Tally the lines of the material that carry the word "OpenROAD". Give no more than the number.

(Source information)
_ _ _ _ _ _ _
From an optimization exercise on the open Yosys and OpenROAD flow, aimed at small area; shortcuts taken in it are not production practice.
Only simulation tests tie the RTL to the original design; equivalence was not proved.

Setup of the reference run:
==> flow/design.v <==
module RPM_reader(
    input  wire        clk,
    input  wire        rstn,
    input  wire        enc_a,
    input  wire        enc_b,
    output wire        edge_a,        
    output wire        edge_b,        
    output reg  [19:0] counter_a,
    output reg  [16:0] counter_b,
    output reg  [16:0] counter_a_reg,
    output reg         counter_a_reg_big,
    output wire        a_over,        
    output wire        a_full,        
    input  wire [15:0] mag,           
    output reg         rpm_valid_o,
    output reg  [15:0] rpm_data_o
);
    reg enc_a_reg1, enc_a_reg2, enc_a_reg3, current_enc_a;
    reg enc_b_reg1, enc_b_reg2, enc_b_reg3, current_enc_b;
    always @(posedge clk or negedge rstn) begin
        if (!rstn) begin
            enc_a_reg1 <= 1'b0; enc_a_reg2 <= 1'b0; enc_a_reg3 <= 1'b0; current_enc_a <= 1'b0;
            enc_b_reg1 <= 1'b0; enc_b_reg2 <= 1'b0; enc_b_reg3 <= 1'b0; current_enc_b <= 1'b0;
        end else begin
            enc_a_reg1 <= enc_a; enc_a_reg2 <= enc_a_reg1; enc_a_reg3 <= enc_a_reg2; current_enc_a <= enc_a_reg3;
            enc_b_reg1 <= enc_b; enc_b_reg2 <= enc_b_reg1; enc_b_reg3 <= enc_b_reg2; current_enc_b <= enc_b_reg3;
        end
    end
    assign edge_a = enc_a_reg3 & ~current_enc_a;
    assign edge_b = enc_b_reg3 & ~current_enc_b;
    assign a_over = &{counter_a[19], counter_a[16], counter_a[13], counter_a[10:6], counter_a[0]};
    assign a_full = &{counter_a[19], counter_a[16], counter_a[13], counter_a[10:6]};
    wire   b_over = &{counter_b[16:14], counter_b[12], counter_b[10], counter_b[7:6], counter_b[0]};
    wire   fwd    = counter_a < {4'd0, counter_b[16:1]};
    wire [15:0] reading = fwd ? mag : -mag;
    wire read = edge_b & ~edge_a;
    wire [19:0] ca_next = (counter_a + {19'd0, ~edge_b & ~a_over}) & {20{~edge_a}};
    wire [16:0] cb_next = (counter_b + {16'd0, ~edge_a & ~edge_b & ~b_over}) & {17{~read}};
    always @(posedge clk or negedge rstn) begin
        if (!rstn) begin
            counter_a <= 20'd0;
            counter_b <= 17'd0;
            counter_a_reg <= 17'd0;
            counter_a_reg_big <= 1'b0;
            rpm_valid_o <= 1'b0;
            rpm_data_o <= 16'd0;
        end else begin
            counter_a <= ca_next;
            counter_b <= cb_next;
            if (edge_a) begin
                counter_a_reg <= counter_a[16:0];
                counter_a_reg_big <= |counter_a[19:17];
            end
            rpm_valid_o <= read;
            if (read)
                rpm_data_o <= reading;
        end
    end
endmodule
_ _ _ _ _ _ _
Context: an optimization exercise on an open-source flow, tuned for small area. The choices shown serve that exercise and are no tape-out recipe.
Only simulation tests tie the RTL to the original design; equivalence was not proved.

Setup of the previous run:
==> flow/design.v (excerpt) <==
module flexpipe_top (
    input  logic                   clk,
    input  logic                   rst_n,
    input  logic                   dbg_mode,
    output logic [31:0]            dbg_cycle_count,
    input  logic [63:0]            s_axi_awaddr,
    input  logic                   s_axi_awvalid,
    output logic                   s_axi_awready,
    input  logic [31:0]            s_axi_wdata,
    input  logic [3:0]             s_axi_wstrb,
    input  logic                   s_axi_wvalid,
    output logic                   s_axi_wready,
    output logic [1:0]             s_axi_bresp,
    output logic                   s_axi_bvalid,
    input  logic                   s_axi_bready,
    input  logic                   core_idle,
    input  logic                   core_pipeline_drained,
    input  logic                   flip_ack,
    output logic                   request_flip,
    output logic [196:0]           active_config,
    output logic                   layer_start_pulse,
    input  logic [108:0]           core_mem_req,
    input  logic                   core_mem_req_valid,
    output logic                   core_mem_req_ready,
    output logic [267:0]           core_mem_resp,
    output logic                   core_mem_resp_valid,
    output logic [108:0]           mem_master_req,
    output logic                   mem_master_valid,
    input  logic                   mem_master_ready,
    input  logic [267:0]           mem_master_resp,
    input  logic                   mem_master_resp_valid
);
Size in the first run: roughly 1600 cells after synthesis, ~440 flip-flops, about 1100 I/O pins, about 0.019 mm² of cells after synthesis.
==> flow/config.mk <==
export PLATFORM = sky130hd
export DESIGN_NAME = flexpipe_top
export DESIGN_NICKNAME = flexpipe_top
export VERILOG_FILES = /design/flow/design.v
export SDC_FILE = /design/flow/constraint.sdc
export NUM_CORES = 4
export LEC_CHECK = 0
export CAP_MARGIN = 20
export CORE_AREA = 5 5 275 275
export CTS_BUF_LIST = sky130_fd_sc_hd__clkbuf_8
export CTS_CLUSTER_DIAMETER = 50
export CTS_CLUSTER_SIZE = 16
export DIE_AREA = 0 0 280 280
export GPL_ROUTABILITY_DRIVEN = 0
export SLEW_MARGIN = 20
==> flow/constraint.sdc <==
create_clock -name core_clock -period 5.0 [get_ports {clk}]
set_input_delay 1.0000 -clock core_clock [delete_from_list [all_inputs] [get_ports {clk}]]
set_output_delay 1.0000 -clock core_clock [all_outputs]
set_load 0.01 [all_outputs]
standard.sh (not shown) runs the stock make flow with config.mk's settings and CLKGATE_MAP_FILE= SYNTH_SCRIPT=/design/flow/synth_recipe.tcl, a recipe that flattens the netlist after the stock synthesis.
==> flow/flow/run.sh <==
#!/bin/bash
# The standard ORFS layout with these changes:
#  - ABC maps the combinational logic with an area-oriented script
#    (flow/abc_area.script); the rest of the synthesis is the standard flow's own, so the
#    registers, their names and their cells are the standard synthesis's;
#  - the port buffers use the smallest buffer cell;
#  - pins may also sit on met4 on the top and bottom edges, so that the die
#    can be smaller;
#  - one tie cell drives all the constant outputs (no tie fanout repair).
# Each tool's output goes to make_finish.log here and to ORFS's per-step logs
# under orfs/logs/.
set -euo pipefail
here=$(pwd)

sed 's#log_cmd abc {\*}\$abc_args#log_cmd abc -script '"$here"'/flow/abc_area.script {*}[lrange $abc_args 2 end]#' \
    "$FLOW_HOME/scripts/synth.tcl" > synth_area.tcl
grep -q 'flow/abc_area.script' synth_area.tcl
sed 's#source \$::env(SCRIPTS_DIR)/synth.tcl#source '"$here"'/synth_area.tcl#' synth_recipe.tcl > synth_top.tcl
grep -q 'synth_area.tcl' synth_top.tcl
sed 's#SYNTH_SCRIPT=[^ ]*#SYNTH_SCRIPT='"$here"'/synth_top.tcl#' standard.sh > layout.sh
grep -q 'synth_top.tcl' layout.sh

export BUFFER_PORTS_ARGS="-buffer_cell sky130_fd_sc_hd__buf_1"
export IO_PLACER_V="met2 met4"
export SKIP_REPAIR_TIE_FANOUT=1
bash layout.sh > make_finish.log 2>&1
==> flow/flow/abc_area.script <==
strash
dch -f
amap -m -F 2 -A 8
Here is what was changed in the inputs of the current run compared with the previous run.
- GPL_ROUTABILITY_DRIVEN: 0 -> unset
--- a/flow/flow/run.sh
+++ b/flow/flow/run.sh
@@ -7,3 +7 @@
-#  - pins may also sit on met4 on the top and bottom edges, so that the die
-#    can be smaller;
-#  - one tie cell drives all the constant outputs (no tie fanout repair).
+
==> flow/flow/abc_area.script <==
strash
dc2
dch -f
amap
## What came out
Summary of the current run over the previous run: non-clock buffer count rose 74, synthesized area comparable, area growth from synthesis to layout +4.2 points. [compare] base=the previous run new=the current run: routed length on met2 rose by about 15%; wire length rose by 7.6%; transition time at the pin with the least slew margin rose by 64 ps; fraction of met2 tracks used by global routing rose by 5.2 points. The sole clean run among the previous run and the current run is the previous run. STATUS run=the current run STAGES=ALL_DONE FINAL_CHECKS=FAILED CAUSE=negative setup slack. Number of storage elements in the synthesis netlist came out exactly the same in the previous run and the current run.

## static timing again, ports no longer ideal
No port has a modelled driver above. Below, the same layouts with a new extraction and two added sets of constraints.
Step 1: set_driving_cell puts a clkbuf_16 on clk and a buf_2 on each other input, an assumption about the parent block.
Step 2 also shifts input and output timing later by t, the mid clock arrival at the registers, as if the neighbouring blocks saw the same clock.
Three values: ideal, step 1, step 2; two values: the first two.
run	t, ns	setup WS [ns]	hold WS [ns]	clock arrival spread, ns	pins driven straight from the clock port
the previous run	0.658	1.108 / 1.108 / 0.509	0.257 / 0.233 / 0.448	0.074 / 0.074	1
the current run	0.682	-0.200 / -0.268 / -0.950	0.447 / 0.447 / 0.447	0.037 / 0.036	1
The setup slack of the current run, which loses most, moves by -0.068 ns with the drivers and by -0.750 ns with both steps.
_ _ _ _ _ _ _
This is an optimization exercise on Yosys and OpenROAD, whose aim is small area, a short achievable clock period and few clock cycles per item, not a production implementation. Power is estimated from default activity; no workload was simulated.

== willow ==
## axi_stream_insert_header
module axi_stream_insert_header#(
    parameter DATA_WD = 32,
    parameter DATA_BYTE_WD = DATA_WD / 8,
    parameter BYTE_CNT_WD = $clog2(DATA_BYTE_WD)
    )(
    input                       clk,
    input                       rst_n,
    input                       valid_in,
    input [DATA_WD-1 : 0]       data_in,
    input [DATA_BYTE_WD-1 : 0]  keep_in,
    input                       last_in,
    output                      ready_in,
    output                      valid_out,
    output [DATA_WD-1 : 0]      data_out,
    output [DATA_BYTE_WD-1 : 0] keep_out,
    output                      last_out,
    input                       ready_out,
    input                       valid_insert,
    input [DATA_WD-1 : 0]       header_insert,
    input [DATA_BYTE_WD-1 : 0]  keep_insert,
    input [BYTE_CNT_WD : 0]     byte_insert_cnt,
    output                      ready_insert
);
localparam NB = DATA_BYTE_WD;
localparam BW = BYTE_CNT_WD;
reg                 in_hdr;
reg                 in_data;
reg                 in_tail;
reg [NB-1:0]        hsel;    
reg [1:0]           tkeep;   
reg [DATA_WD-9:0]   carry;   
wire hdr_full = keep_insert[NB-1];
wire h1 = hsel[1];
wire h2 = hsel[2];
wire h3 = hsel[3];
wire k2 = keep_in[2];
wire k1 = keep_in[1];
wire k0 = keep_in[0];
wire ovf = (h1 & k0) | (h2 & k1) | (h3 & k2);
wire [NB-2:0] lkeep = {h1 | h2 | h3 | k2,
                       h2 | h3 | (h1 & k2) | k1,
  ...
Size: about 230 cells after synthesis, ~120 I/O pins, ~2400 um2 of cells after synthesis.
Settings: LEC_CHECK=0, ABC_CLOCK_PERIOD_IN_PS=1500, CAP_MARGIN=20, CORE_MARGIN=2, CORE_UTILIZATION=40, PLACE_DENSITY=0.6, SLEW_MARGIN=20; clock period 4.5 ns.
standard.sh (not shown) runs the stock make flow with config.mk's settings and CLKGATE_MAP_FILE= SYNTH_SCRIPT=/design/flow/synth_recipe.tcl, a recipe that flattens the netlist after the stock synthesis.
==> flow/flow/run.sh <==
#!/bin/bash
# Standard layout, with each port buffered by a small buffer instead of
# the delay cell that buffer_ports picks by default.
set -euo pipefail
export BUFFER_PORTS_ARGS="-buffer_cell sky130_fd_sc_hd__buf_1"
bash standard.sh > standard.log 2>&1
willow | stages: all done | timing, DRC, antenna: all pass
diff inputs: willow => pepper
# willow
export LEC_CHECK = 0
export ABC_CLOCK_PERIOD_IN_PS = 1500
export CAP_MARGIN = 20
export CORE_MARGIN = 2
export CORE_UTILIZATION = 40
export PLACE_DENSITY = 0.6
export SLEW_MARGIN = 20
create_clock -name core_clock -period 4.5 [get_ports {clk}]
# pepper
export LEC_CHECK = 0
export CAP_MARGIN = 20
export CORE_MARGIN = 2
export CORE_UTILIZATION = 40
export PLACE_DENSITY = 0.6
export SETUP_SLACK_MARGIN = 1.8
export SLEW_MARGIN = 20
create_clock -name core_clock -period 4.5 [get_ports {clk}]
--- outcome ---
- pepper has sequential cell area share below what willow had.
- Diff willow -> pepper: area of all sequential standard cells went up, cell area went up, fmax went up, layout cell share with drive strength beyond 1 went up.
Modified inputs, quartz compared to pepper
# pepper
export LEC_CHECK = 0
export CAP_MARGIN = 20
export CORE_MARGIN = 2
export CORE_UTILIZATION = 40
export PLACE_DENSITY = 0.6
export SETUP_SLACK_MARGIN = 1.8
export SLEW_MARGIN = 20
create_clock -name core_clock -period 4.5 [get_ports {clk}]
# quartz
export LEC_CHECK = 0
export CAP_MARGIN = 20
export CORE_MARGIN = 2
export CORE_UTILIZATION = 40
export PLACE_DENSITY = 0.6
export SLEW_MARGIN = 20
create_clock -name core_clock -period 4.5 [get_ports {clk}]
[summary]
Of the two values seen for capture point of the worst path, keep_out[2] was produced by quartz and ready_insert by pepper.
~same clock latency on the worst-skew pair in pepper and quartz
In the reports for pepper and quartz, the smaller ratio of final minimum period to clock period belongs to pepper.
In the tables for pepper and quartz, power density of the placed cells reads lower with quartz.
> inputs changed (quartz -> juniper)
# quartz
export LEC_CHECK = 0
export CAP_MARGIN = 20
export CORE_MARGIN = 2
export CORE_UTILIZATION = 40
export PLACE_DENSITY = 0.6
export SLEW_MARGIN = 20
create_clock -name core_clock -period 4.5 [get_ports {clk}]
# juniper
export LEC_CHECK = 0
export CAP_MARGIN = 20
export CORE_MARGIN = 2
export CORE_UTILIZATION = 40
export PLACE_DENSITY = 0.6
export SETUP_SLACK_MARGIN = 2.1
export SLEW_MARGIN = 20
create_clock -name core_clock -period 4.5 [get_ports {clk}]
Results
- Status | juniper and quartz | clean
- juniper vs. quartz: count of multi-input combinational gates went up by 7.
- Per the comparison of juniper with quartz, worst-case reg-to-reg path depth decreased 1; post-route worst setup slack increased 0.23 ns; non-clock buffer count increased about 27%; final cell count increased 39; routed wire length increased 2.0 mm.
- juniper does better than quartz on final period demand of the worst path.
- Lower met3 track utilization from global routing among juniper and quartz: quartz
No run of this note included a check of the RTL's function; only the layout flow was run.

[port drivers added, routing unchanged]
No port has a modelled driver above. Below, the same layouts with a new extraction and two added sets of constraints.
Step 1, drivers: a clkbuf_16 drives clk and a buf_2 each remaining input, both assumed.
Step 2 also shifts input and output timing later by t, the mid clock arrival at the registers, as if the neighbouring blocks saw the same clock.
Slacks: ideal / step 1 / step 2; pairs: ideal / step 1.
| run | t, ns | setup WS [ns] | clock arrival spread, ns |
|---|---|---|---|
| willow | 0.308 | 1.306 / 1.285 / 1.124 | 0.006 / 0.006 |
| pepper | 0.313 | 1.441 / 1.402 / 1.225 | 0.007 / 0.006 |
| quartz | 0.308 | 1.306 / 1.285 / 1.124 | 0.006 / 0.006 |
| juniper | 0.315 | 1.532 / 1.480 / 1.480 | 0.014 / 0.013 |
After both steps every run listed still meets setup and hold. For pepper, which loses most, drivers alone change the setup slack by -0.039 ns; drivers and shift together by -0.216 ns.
_ _ _ _ _ _ _
(Exercise response) 2